I often want to both manipulate and display
a dataframe during a sequence of chained operations, for which I would use*:
df = (
df
#Modify the dataframe:
.assign(new_column=...)
#View result (without killing the chain)
.pipe(lambda df_: display(df_) or df_)
#...further chaining is possible
)
The code block above adds new_column
to the dataframe, displays the new dataframe, and finally returns it. Chaining works here because display
returns a falsy value (None
).
My question is about scenarios where I want to replace display
with plt.plot
or some function that returns a truthy value. In such cases, df_
would no longer propagate through the chain.
Currently, my round this is to define an external function transparent_pipe
that can run plt.plot
or any other method(s), whilst also ensuring that the dataframe gets propagated:
def transparent_pipe(df, *funcs):
[func(df) for func in funcs]
return df
df = (
df
#Modify the dataframe:
.assign(new_column=...)
#Visualise a column from the modified df, without killing the chain
.pipe(lambda df_: transparent_pipe(df_, plt.ecdf(df_.new_column), display(df_), ...)
#...further chaining is possible
)
Is there an entirely in-line way of doing this, without needing to define transparent_pipe
?
Preferably just using pandas
.
*Tip from Effective Pandas 2: Opinionated Patterns for Data Manipulation, M. Harrison, 2024.
With pyjanitor
, you could use also
:
# pip install pyjanitor
import janitor
df = (pd.DataFrame({'col1': [1, 2, 3], 'col2': [4, 5, 6]})
.also(display)
.mul(10)
)
Alternatively, with a wrapper function to hide the output of any function and replace it by its first parameter (=the DataFrame):
def hide(f):
"""The inner function should accept the DataFrame as first parameter"""
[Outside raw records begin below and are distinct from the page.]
==> config.mk <==
export PLATFORM = sky130hd
export DESIGN_NAME = vms_top
export DESIGN_NICKNAME = d
export VERILOG_FILES = /design/src/include/vms_pkg.sv /design/src/logic/vms_top.sv
export VERILOG_INCLUDE_DIRS = /design/src /design/src/include
export SDC_FILE = /design/constraint.sdc
export NUM_CORES = 1
export LEC_CHECK = 0
export ABC_CLOCK_PERIOD_IN_PS = 3100
export BUFFER_PORTS_ARGS = -buffer_cell sky130_fd_sc_hd__buf_4
export CORE_UTILIZATION = 45
export CTS_CLUSTER_DIAMETER = 150
export DETAILED_ROUTE_END_ITERATION = 8
export PLACE_DENSITY = 0.76
export SKIP_CTS_REPAIR_TIMING = 1
export SLEW_MARGIN = 20
export SYNTH_ARGS = -nofsm -noshare
export SYNTH_HDL_FRONTEND = slang
export SYNTH_SLANG_ARGS = --single-unit
==> constraint.sdc <==
create_clock -name pclk -period 3.1 [get_ports pclk]
set_input_delay 0.155 -clock pclk [delete_from_list [all_inputs] [get_ports pclk]]
set_output_delay 0.155 -clock pclk [all_outputs]
set_load 0.01 [all_outputs]
==> src/include/vms_defs.svh <==
`ifndef VMS_DEFS_SVH
`define VMS_DEFS_SVH

`define VMS_NAX 4
`define VMS_CLK_NS 8
`define VMS_SWITCH_NS 2000
`define VMS_SWITCH_CYC ((`VMS_SWITCH_NS + `VMS_CLK_NS - 1) / `VMS_CLK_NS)

`define VMS_ADDR_CTRL 8'h00
`define VMS_ADDR_STATUS 8'h04
`define VMS_ADDR_IRQ_STAT 8'h08
`define VMS_ADDR_IRQ_MASK 8'h0C
`define VMS_ADDR_ERR_INFO 8'h10
`define VMS_ADDR_STOP 8'h14
`define VMS_ADDR_TEST 8'h18

`define VMS_CTRL_REQ 0
`define VMS_CTRL_READY 1
`define VMS_CTRL_SERVO_ON 2
`define VMS_CTRL_CONT_VIRT 3
`define VMS_STAT_MODE 0
`define VMS_STAT_BUSY 1
`define VMS_STAT_ERR 2
`define VMS_STAT_SYNC 3
`define VMS_STOP_RAPID_POS 8
`define VMS_TEST_MODE 0
`define VMS_TEST_REQ 1

`define VMS_ERR_NONE 16'h0000
`define VMS_ERR_AXIS_BUSY 16'h0001
`define VMS_ERR_NOT_READY 16'h0002
`define VMS_ERR_AUTO_FORCED 16'h0003
`define VMS_ERR_AUTO_READY 16'h0004
`define VMS_ERR_AUTO_SERVO 16'h0005

`endif

==> src/include/vms_pkg.sv <==
package vms_pkg;

    typedef enum logic [1:0] {
        VMS_REAL,
        VMS_TO_VIRT,
        VMS_VIRTUAL,
        VMS_TO_REAL
    } vms_mode_t;

    typedef struct packed {
        logic done;
        logic err;
        logic auto_ret;
        logic sync;
    } vms_events_t;

endpackage

==> src/logic/vms_top.sv <==
// Notes on behaviour
// - Clearing request returns real if axes stopped at switch end
// - Forced stop, ready loss, servo error return
// - Failed user switch sets error and code
// - Continue mode keeps faulty axis drive running
// - Refuse motion commands while switching
// - Test mode ignores request flag transitions
// - Test mode takes peripheral switch, same checks
// - Status flag follows mode in effect
// - Three stop methods: decel, rapid, immediate
// - Stop method applies to interpolation partners
// - Encoder axis input stops immediately
// - Sync discrepancy cause sets warning flag
//
// Decided for this implementation: the APB register port and the register offsets.
`timescale 1ns/1ns
`default_nettype none
`include "vms_defs.svh"
module vms_top
    import vms_pkg::*;
#(
    parameter int NAX = `VMS_NAX,
    parameter logic [15:0] SWITCH_CYC = 16'(`VMS_SWITCH_CYC)
)
(
    input wire logic pclk,
    input wire logic presetn,
    input wire logic ce,
    input wire logic psel,
    input wire logic penable,
    input wire logic pwrite,
    input wire logic [7:0] paddr,
    input wire logic [31:0] pwdata,
    output logic [31:0] prdata,
    output logic pready,
    output logic pslverr,
    input wire logic forced_stop,
    input wire logic wdt_error,
    input wire logic [NAX-1:0] servo_error,
    input wire logic [NAX-1:0] axis_start_accept,
    input wire logic [NAX-1:0] interp_link,
    input wire logic cmd_req,
    output logic cmd_accept,
    output logic cmd_refuse,
    output logic mode_switch_status,
    output logic switch_busy,
    output logic [NAX-1:0] axis_decel_stop,
    output logic [NAX-1:0] axis_rapid_stop,
    output logic [NAX-1:0] axis_immediate_stop,
    output logic encoder_input_stop,
    output logic [NAX-1:0] drive_keep_running,
    output logic irq
);

    localparam int SW = 2 + 3 * NAX;

    typedef struct packed {
        vms_mode_t st;
        logic [SW-1:0] sync1;
        logic [SW-1:0] sync2;
        logic mode_switch_request;
        logic host_ready_flag;
        logic all_axes_servo_on_command;
        logic cont_virt;
        logic [NAX-1:0] stop_cmd;
        logic [NAX-1:0] rapid_cmd;
        logic test_mode;
        logic test_req;
        logic test_mode_d;
        logic prev_req;
        logic auto_ret;
        logic [15:0] cnt;
        logic mode_switch_error_flag;
        logic [15:0] err_info;
        logic sync_discrepancy_warning;
        logic [3:0] irq_stat;
        logic [3:0] irq_mask;
        logic pready;
        logic pslverr;
        logic [31:0] prdata;
        logic cmd_accept;
        logic cmd_refuse;
        logic status;
        logic busy;
        logic [NAX-1:0] dec_o;
        logic [NAX-1:0] rap_o;
        logic [NAX-1:0] imm_o;
        logic enc_stop;
        logic [NAX-1:0] keep_run;
        logic irq;
    } vms_state_t;

    vms_state_t s;
    vms_state_t next_s;

    logic f_stop;
    logic wdt;
    logic [NAX-1:0] serr;
    logic [NAX-1:0] busy_ax;
    logic [NAX-1:0] interp;
    logic virt;
    logic all_dec;
    logic all_rap;
    logic all_imm;
    logic [NAX-1:0] dec_raw;
    logic [NAX-1:0] rap_raw;
    logic [NAX-1:0] dec_grp;
    logic [NAX-1:0] rap_grp;
    logic [NAX-1:0] keep_raw;

    assign f_stop = s.sync2[0];
    assign wdt = s.sync2[1];
    assign serr = s.sync2[2 +: NAX];
    assign busy_ax = s.sync2[2 + NAX +: NAX];
    assign interp = s.sync2[2 + 2 * NAX +: NAX];

    assign virt = (s.st == VMS_VIRTUAL) || (s.st == VMS_TO_REAL);
    assign all_dec = !s.all_axes_servo_on_command || !s.host_ready_flag;
    assign all_rap = f_stop || ((|serr) && !s.cont_virt);
    assign all_imm = wdt;

    genvar gi;
    generate
        for (gi = 0; gi < NAX; gi++)
        begin : g_axis
            assign dec_raw[gi] = virt && (s.stop_cmd[gi] || all_dec);
            assign rap_raw[gi] = virt && (s.rapid_cmd[gi] || all_rap);
            assign dec_grp[gi] = dec_raw[gi] || (interp[gi] && |(interp & dec_raw));
            assign rap_grp[gi] = rap_raw[gi] || (interp[gi] && |(interp & rap_raw));
            assign keep_raw[gi] = virt && s.cont_virt && serr[gi];
        end
    endgenerate

    logic acc;
    logic wr;
    logic eff_req;
    logic req_rise;
    logic req_fall;
    logic all_stopped;
    logic [31:0] rd;
    logic mapped;
    vms_events_t ev;

    always_comb
    begin
        next_s = s;
        ev = '0;
        rd = '0;
        mapped = 1'b1;
        next_s.sync1 = {interp_link, axis_start_accept, servo_error, wdt_error, forced_stop};
        next_s.sync2 = s.sync1;

        // Bus slave: one wait state, answer registered
        acc = psel && penable;
        wr = acc && s.pready && pwrite && !s.pslverr;
        case (paddr)
            `VMS_ADDR_CTRL:
            begin
                rd[`VMS_CTRL_REQ] = s.mode_switch_request;
                rd[`VMS_CTRL_READY] = s.host_ready_flag;
                rd[`VMS_CTRL_SERVO_ON] = s.all_axes_servo_on_command;
                rd[`VMS_CTRL_CONT_VIRT] = s.cont_virt;
            end
            `VMS_ADDR_STATUS:
            begin
                rd[`VMS_STAT_MODE] = s.status;
                rd[`VMS_STAT_BUSY] = s.busy;
                rd[`VMS_STAT_ERR] = s.mode_switch_error_flag;
                rd[`VMS_STAT_SYNC] = s.sync_discrepancy_warning;
            end
            `VMS_ADDR_IRQ_STAT: rd[3:0] = s.irq_stat;
            `VMS_ADDR_IRQ_MASK: rd[3:0] = s.irq_mask;
            `VMS_ADDR_ERR_INFO: rd[15:0] = s.err_info;
            `VMS_ADDR_STOP:
            begin
                rd[NAX-1:0] = s.stop_cmd;
                rd[`VMS_STOP_RAPID_POS +: NAX] = s.rapid_cmd;
            end
            `VMS_ADDR_TEST:
            begin
                rd[`VMS_TEST_MODE] = s.test_mode;
                rd[`VMS_TEST_REQ] = s.test_req;
            end
            default: mapped = 1'b0;
        endcase
        next_s.pready = acc && !s.pready;
        if (acc && !s.pready)
        begin
            next_s.prdata = rd;
            next_s.pslverr = !mapped;
        end
        else
        begin
            next_s.pslverr = 1'b0;
        end

        if (wr)
        begin
            case (paddr)
                `VMS_ADDR_CTRL:
                begin
                    next_s.mode_switch_request = pwdata[`VMS_CTRL_REQ];
                    next_s.host_ready_flag = pwdata[`VMS_CTRL_READY];
                    next_s.all_axes_servo_on_command = pwdata[`VMS_CTRL_SERVO_ON];
                    next_s.cont_virt = pwdata[`VMS_CTRL_CONT_VIRT];
                end
                `VMS_ADDR_STATUS:
                begin
                    if (pwdata[`VMS_STAT_ERR])
                        next_s.mode_switch_error_flag = 1'b0;
                    if (pwdata[`VMS_STAT_SYNC])
                        next_s.sync_discrepancy_warning = 1'b0;
                end
                `VMS_ADDR_IRQ_STAT: next_s.irq_stat = s.irq_stat & ~pwdata[3:0];
                `VMS_ADDR_IRQ_MASK: next_s.irq_mask = pwdata[3:0];
                `VMS_ADDR_STOP:
                begin
                    next_s.stop_cmd = pwdata[NAX-1:0];
                    next_s.rapid_cmd = pwdata[`VMS_STOP_RAPID_POS +: NAX];
                end
                `VMS_ADDR_TEST:
                begin
                    next_s.test_mode = pwdata[`VMS_TEST_MODE];
                    next_s.test_req = pwdata[`VMS_TEST_REQ];
                end
                default: ;
            endcase
        end

        // peripheral request replaces the flag in test mode
        eff_req = s.test_mode ? s.test_req : s.mode_switch_request;
        next_s.test_mode_d = s.test_mode;
        next_s.prev_req = eff_req;
        // source change itself is no transition
        req_rise = eff_req && !s.prev_req && (s.test_mode == s.test_mode_d);
        req_fall = !eff_req && s.prev_req && (s.test_mode == s.test_mode_d);
        all_stopped = ~|busy_ax;
        if (s.cnt != 16'h0000)
            next_s.cnt = s.cnt - 16'h0001;

        case (s.st)
            VMS_REAL:
            begin
                if (req_rise)
                begin
                    next_s.st = VMS_TO_VIRT;
                    next_s.cnt = SWITCH_CYC;
                end
            end
            VMS_TO_VIRT:
            begin
                if (s.cnt == 16'h0000)
                begin
                    if (all_stopped && s.host_ready_flag)
                    begin
                        next_s.st = VMS_VIRTUAL;
                        ev.done = 1'b1;
                    end
                    else
                    begin
                        next_s.st = VMS_REAL;
                        ev.err = 1'b1;
                        next_s.err_info = all_stopped ? `VMS_ERR_NOT_READY : `VMS_ERR_AXIS_BUSY;
                    end
                end
            end
            VMS_VIRTUAL:
            begin
                if (f_stop || !s.host_ready_flag || ((|serr) && !s.cont_virt))
                begin
                    next_s.st = VMS_TO_REAL;
                    next_s.auto_ret = 1'b1;
                    next_s.cnt = SWITCH_CYC;
                    ev.auto_ret = 1'b1;
                    if (f_stop)
                        next_s.err_info = `VMS_ERR_AUTO_FORCED;
                    else if (!s.host_ready_flag)
                        next_s.err_info = `VMS_ERR_AUTO_READY;
                    else
                        next_s.err_info = `VMS_ERR_AUTO_SERVO;
                end
                else if (req_fall)
                begin
                    next_s.st = VMS_TO_REAL;
                    next_s.auto_ret = 1'b0;
                    next_s.cnt = SWITCH_CYC;
                end
            end
            VMS_TO_REAL:
            begin
                // real mode only once all axes stopped
                if (s.cnt == 16'h0000)
                begin
                    if (all_stopped)
                    begin
                        next_s.st = VMS_REAL;
                        next_s.auto_ret = 1'b0;
                        ev.done = 1'b1;
                    end
                    else if (!s.auto_ret)
                    begin
                        next_s.st = VMS_VIRTUAL;
                        ev.err = 1'b1;
                        next_s.err_info = `VMS_ERR_AXIS_BUSY;
                    end
                end
            end
            default: next_s.st = VMS_REAL;
        endcase

        ev.sync = virt && (f_stop || (|serr)) && !s.sync_discrepancy_warning;
        if (ev.sync)
            next_s.sync_discrepancy_warning = 1'b1;
        if (ev.err)
            next_s.mode_switch_error_flag = 1'b1;
        next_s.irq_stat = next_s.irq_stat | {ev.sync, ev.auto_ret, ev.err, ev.done};
        next_s.irq = |(next_s.irq_stat & next_s.irq_mask);

        // status changes only when switch done
        next_s.status = (next_s.st == VMS_VIRTUAL) || (next_s.st == VMS_TO_REAL);
        next_s.busy = (next_s.st == VMS_TO_VIRT) || (next_s.st == VMS_TO_REAL);
        next_s.cmd_accept = cmd_req && !s.busy;
        next_s.cmd_refuse = cmd_req && s.busy;

        next_s.imm_o = virt && all_imm ? {NAX{1'b1}} : '0;
        next_s.rap_o = (virt && all_imm) ? '0 : (rap_grp & ~keep_raw);
        next_s.dec_o = (virt && all_imm) ? '0 : (dec_grp & ~rap_grp & ~keep_raw);
        next_s.keep_run = keep_raw;
        next_s.enc_stop = virt && (all_dec || all_rap || all_imm);
    end

    always_ff @(posedge pclk or negedge presetn)
    begin
        if (!presetn)
            s <= '0;
        else if (ce)
            s <= next_s;
    end

    assign prdata = s.prdata;
    assign pready = s.pready;
    assign pslverr = s.pslverr;
    assign cmd_accept = s.cmd_accept;
    assign cmd_refuse = s.cmd_refuse;
    assign mode_switch_status = s.status;
    assign switch_busy = s.busy;
    assign axis_decel_stop = s.dec_o;
    assign axis_rapid_stop = s.rap_o;
    assign axis_immediate_stop = s.imm_o;
    assign encoder_input_stop = s.enc_stop;
    assign drive_keep_running = s.keep_run;
    assign irq = s.irq;

endmodule
`default_nettype wire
def inner(df, *args, **kwargs):
f(df, *args, **kwargs)
return df
return inner
df = (pd.DataFrame({'col1': [1, 2, 3], 'col2': [4, 5, 6]})
.pipe(hide(display))
.mul(10)
)
Or, going like the original approach with short-circuiting:
df = (pd.DataFrame({'col1': [1, 2, 3], 'col2': [4, 5, 6]})
.pipe(lambda x: plt.ecdf(x['col1']) and False or x) # truthy output
.pipe(lambda x: display(x['col1']) and False or x) # falsy output
.mul(10)
)
Or forcing a truthy with a tuple:
df = (pd.DataFrame({'col1': [1, 2, 3], 'col2': [4, 5, 6]})
# example 1
.pipe(lambda x: (display(x),) and x)
# example 2
.pipe(lambda x: (display(x), plt.ecdf(x['col1'])) and x)
.mul(10)
)